I had some fun with the statistics for social genealogy sites in Average Size is a Statistic. I used the public numbers for Geni and We’re Related to deliberately produce some contradictory results; the average size is less than 10 and more than four million. Size is a statistic, and you know what they say about statistics…

The comprehending reader has already grasped the real message; not only is average size a statistic, but average size is a metric that does not fit social genealogy sites.
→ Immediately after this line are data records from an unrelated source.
From an optimization exercise on the open Yosys and OpenROAD flow, aimed at small area, a short achievable clock period and few clock cycles; shortcuts taken in it are not production practice.
In this exercise RTL edits were held to simulation tests only and were not proved equivalent to the original.
Power and IR drop assume default switching activity.

==> trial 77: inputs <==
// cpu_top
module cpu_top (
  input  logic                       clk,
  input  logic                       rst_n,
  output logic [32-1:0] araddr,
  output logic                       arvalid,
  input  logic                       arready,
  input  logic [16-1:0]     rdata,
  input  logic                       rvalid,
  input  logic                       rlast,
  output logic                       rready,
  output logic [32-1:0] awaddr,
  output logic                       awvalid,
  input  logic                       awready,
  output logic [16-1:0]     wdata,
  output logic                       wvalid,
  output logic                       wlast,
  input  logic                       wready,
  input  logic                       bvalid,
  output logic                       bready,
  output logic                       io_stall
);
make LEC_CHECK=0 CAP_MARGIN=20 CORE_MARGIN=2 CORE_UTILIZATION=50 PLACE_DENSITY=0.6 SETUP_SLACK_MARGIN=2.5 SLEW_MARGIN=20 SYNTH_HIERARCHICAL=1 TNS_END_PERCENT=10 finish   # period 7.5 ns
run.sh (not shown) runs the stock make flow with config.mk's settings and CLKGATE_MAP_FILE= SYNTH_SCRIPT=/design/flow/synth_recipe.tcl, a recipe that flattens the netlist after the stock synthesis.
==> inputs of trial 50, as changes to trial 77 <==
--- a/flow/design.v
+++ b/flow/design.v
@@ -269,44 +269,54 @@
         if ((cap && cslot == LW'(k) && beat_idx[SW-1:0] == SW'(j)) ||
             (sp_q && sp_slot_q == LW'(k) && sp_off_q == SW'(j))) begin
           mem[k*(2**SW)+j] <= slot_wd[k];
         end
       end
     end
   end
-  logic        aw_q;
-  logic        w_q;
+  logic [10:0] wa_q [2];
+  logic [15:0] wd_q [2];
+  logic        wr_ptr_q;
+  logic        aw_ptr_q;
+  logic        w_ptr_q;
+  logic [1:0]  aw_cnt_q;
+  logic [1:0]  w_cnt_q;
   logic        wb_free;
-  logic [10:0] wa_q;
-  logic [15:0] wd_q;
-  assign wb_free  = (!aw_q || awready) && (!w_q || wready);
-  assign wb_empty = !aw_q && !w_q;
+  logic        aw_go;
+  logic        w_go;
+  assign wb_free  = !aw_cnt_q[1] && !w_cnt_q[1];
+  assign wb_empty = (aw_cnt_q == 2'd0) && (w_cnt_q == 2'd0);
   assign st_ok    = wb_free && (!present || |(match & full_q));
+  assign aw_go    = awvalid && awready;
+  assign w_go     = wvalid && wready;
   always_ff @(posedge clk or negedge rst_n) begin
     if (!rst_n) begin
-      aw_q <= 1'b0;
-      w_q  <= 1'b0;
-    end else if (st_go) begin
-      aw_q <= 1'b1;
-      w_q  <= 1'b1;
+      wr_ptr_q <= 1'b0;
+      aw_ptr_q <= 1'b0;
+      w_ptr_q  <= 1'b0;
+      aw_cnt_q <= '0;
+      w_cnt_q  <= '0;
     end else begin
-      if (awready) aw_q <= 1'b0;
-      if (wready)  w_q  <= 1'b0;
+      if (st_go) wr_ptr_q <= !wr_ptr_q;
+      if (aw_go) aw_ptr_q <= !aw_ptr_q;
+      if (w_go)  w_ptr_q  <= !w_ptr_q;
+      aw_cnt_q <= aw_cnt_q + {1'b0, st_go} - {1'b0, aw_go};
+      w_cnt_q  <= w_cnt_q + {1'b0, st_go} - {1'b0, w_go};
     end
   end
   always_ff @(posedge clk) begin
     if (st && wb_free) begin
-      wa_q <= addr;
-      wd_q <= st_data;
+      wa_q[wr_ptr_q] <= addr;
+      wd_q[wr_ptr_q] <= st_data;
     end
   end
-  assign awaddr  = {19'd0, 1'b1, wa_q, 1'b0};
-  assign awvalid = aw_q;
-  assign wdata   = wd_q;
-  assign wvalid  = w_q;
+  assign awaddr  = {19'd0, 1'b1, wa_q[aw_ptr_q], 1'b0};
+  assign awvalid = (aw_cnt_q != 2'd0);
+  assign wdata   = wd_q[w_ptr_q];
+  assign wvalid  = (w_cnt_q != 2'd0);
   assign wlast   = 1'b1;
   assign bready  = 1'b1;
 endmodule
 `timescale 1ns/1ps
 module cpu_core (
   input  logic                   clk,
   input  logic                   rst_n,
@@ -325,15 +335,15 @@
   output logic                   dmem_st_go,
   output logic [16-1:0] dmem_wdata,
   output logic                   io_stall
 );
   logic [12-1:0]  fa_q;
   logic [16-1:0] irf_q;
   logic                   irfv_q;
-  logic [12-1:0]  brtf_q;
+  logic [12-1:0]  pcf_q;
   logic [12-1:0]  brt_q;
   logic [16-1:0] ir_q;
   logic                   irv_q;
   logic                   stall_q;
   logic [16-1:0] regs [16];
   logic [16-1:0] a_q;
   logic [16-1:0] b_q;
@@ -353,15 +363,14 @@
   logic                   is_ld;
   logic                   is_st;
   logic                   retire;
   logic                   redirect;
   logic                   e_free;
   logic                   d_adv;
   logic                   f_adv;
-  logic [12-1:0]  f_brt;
   logic [12-1:0]  f_next;
   logic [16-1:0] finst;
   logic                   fhit;
   logic [3:0]             d_rs;
   logic [3:0]             d_rt;
   logic [10:0]            d_addr;
   logic [16-1:0] d_a;
@@ -408,24 +417,15 @@
   assign retire = irv_q && (is_ld ? dmem_hit : is_st ? dmem_st_ok : 1'b1);
   assign redirect = irv_q && (op == cpu_pkg::OP_BEQ) && (rs != rt) && (a == b);
   assign fetch_pc = fa_q;
   assign finst    = fetch_inst;
   assign fhit     = fetch_hit;
   logic [12-1:0] fa_p2;
   assign fa_p2 = fa_q + 12'd2;
-  cpu_brt u_brt (
-    .pc2 (fa_p2),
-    .imm (finst[4:0]),
-    .tgt (f_brt)
-  );
-  always_comb begin
-    if (finst[15:13] == cpu_pkg::OP_J)                                  f_next = finst[11:0];
-    else if (finst[15:13] == cpu_pkg::OP_BEQ && finst[12:9] == finst[8:5]) f_next = f_brt;
-    else                                                                f_next = fa_p2;
-  end
+  assign f_next = (finst[15:13] == cpu_pkg::OP_J) ? finst[11:0] : fa_p2;
   logic                   wbv_q;
   logic [3:0]             wbi_q;
   logic [16-1:0] wbd_q;
   assign wen  = retire && (is_alu || op == cpu_pkg::OP_LW);
   assign widx = is_alu ? rd : rt;
   assign wval_lo = is_alu ? alu_lo : dmem_rdata;
   assign wval    = (is_alu && is_mul) ? prod : wval_lo;
@@ -442,24 +442,30 @@
       for (int i = 0; i < 16; i++) regs[i] <= '0;
     end else if (wbv_q) begin
       regs[wbi_q] <= wbd_q;
     end
   end
   assign d_rs = irf_q[12:9];
   assign d_rt = irf_q[8:5];
+  logic [12-1:0] d_brt;
+  logic                  d_turn;
+  assign d_brt  = pcf_q + 12'd2 + {{6{irf_q[4]}}, irf_q[4:0], 1'b0};
+  assign d_turn = d_adv && (irf_q[15:13] == cpu_pkg::OP_BEQ) && (d_rs == d_rt);
   assign hazard = irv_q &&
                   (((op == cpu_pkg::OP_LW) && (d_rs == rt || d_rt == rt)) ||
                    (is_alu && is_mul && (d_rs == rd || d_rt == rd)) ||
                    (is_alu && rd == d_rs && irf_q[15:14] == 2'b01)) ||
                   (wbv_q && wbi_q == d_rs && irf_q[15:14] == 2'b01);
   logic [16-1:0] d_b;
-  assign d_a   = (wbv_q && wbi_q == d_rs) ? wbd_q : regs[d_rs];
-  assign d_b   = (wbv_q && wbi_q == d_rt) ? wbd_q : regs[d_rt];
+  logic [16-1:0] d_base;
+  assign d_a    = (wbv_q && wbi_q == d_rs) ? wbd_q : regs[d_rs];
+  assign d_b    = (wbv_q && wbi_q == d_rt) ? wbd_q : regs[d_rt];
+  assign d_base = regs[d_rs];
   cpu_agen u_agen (
-    .base (regs[d_rs][10:0]),
+    .base (d_base[10:0]),
     .imm  (irf_q[4:0]),
     .addr (d_addr)
   );
   assign fwd_a  = retire && is_alu && (rd == d_rs);
   assign fwd_b  = retire && is_alu && (rd == d_rt);
   logic [16-1:0] fwd_v;
   logic [16-1:0] d_bv;
@@ -478,28 +484,31 @@
       stall_q <= 1'b1;
     end else begin
       stall_q <= !retire;
       if (e_free) irv_q <= d_adv;
       if (redirect) begin
         irfv_q <= 1'b0;
         fa_q   <= brt_q;
+      end else if (d_turn) begin
+        irfv_q <= 1'b0;
+        fa_q   <= d_brt;
       end else if (f_adv) begin
         irfv_q <= fhit;
         if (fhit) fa_q <= f_next;
       end
     end
   end
   always_ff @(posedge clk) begin
     if (f_adv) begin
-      irf_q  <= finst;
-      brtf_q <= f_brt;
+      irf_q <= finst;
+      pcf_q <= fa_q;
     end
     if (e_free) begin
       ir_q   <= irf_q;
-      brt_q  <= brtf_q;
+      brt_q  <= d_brt;
       a_q    <= fwd_a ? fwd_v : d_a;
       b_q    <= d_bv;
       for (int i = 0; i < 8; i++) begin
         bone_q[i] <= d_bv[2*i] ^ d_bm[i];
         btwo_q[i] <= (d_bv[2*i+1] & ~d_bv[2*i] & ~d_bm[i]) |
                      (~d_bv[2*i+1] & d_bv[2*i] & d_bm[i]);
         bneg_q[i] <= d_bv[2*i+1];
@@ -513,28 +522,14 @@
   assign dmem_ld            = is_ld;
   assign dmem_st            = is_st;
   assign dmem_ld_go         = retire && (op == cpu_pkg::OP_LW);
   assign dmem_st_go         = retire && (op == cpu_pkg::OP_SW);
   assign dmem_wdata         = b;
   assign io_stall = stall_q;
 endmodule
-module cpu_brt (
-  input  logic [11:0] pc2,
-  input  logic [4:0]  imm,
-  output logic [11:0] tgt
-);
-  logic [5:0] up_inc;
-  logic [5:0] up_dec;
-  logic [6:0] lo_sum;
-  assign up_inc = pc2[11:6] + 6'd1;
-  assign up_dec = pc2[11:6] - 6'd1;
-  assign lo_sum = {1'b0, pc2[5:0]} + {1'b0, imm, 1'b0};
-  assign tgt[5:0]  = lo_sum[5:0];
-  assign tgt[11:6] = (imm[4] == lo_sum[6]) ? pc2[11:6] : lo_sum[6] ? up_inc : up_dec;
-endmodule
 module cpu_agen (
   input  logic [10:0] base,
   input  logic [4:0]  imm,
   output logic [10:0] addr
 );
   logic [5:0] up_inc;
   logic [5:0] up_dec;
SETUP_SLACK_MARGIN = 3.0   (was 2.5)
==> run notes <==
DRC violation total after the first TritonRoute iteration 14646; average via count per standard cell between 6 and 7; area growth from synthesis to layout 14.3%; number of cells on the worst reg-to-reg path 22; Sequential Power approximately 0.026 W; outcome complete, no violations; fraction of the core area covered by cells at the end of the flow 57.5%; Buffers excl. clock 611; final critical delay including setup and external delays ~5300 ps; Final Non-Filler Cells ~15000; worst hold path startpoint u_core.brtf_q[9]$_DFFE_PP_; required time of the critical path about 8300 ps; half-perimeter wire length after detailed placement between 300000 and 400000 µm; r2r setup slk approximately 2200 ps; fraction of power consumed by sequential logic between 40% and 50%; post-placement cell count roughly 14000; number of setup buffers added after CTS 48; Routed WL per cell between 30 and 40 µm; terminating pin of the worst hold path u_core.brt_q[9]$_DFFE_PN_
the above is filed under trial 77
The ultimate social genealogy site would contain everyone; it would have some six billion users, with six billion profiles for the living and let’s say 54 billion profiles for their ancestors. The profile / user ratio would be 10 and the average size would be sixty billion.


Some interesting metrics for social genealogy sites are number of users, number of profiles, the resulting Profiles / User (P/U) ratio, the number of fragments, and the size distribution of these fragments.


Quality of the data, and the ability of the system to process it all in timely measure are interesting metrics.
Most social genealogy vendor show little interest in either data quality or application performance - and thus hardly attract the users that are. These sites are a way for users to connect through genealogy, and millions of users are happy to do so, however slow the application or doubtful a distant connection.

This article does as most vendors do, and largely ignores both application performance and data quality, but that does not mean that these issues are unimportant. As the social genealogy market matures, users are likely to attach more importance to application features, performance and data quality.

number of users

Number of users is obviously an important metric. There’s nothing social about a social genealogy application without its users. More users is better, and vendors eagerly publish how many million users they have.

number of profiles

Number of profiles is another number that vendors are eager to boast about. The larger this number is, the more likely you are to come and check it out, to see whether any of all that data relates to your research.

P/U ratio

The ratio between the number of profiles and the number of users is an interesting figure. Vendors that boast about the millions of profiles and users, implicitly publish their P/U ratio.
As How Geni beats We’re Related pointed out already, that ratio is a numeric indication of how usable and enjoyable the application is. That GEDCOM supports increases the P/U ratio is only right; as it makes data entry a lot easier.

number of fragments

Vendors are already publishing the number of profiles and the number of users, but merging of trees into larger fragments ensures that there are less fragments than users. For the published data to be really useful, vendors should publish the number of fragments too, so that we can calculate the profiles / fragment and users / fragment ratios.

P/F ratio

The profiles per fragment (P/F) ratio is the social genealogy alternative to the average genealogy size. It tells you how large the fragments are on average. Larger is better.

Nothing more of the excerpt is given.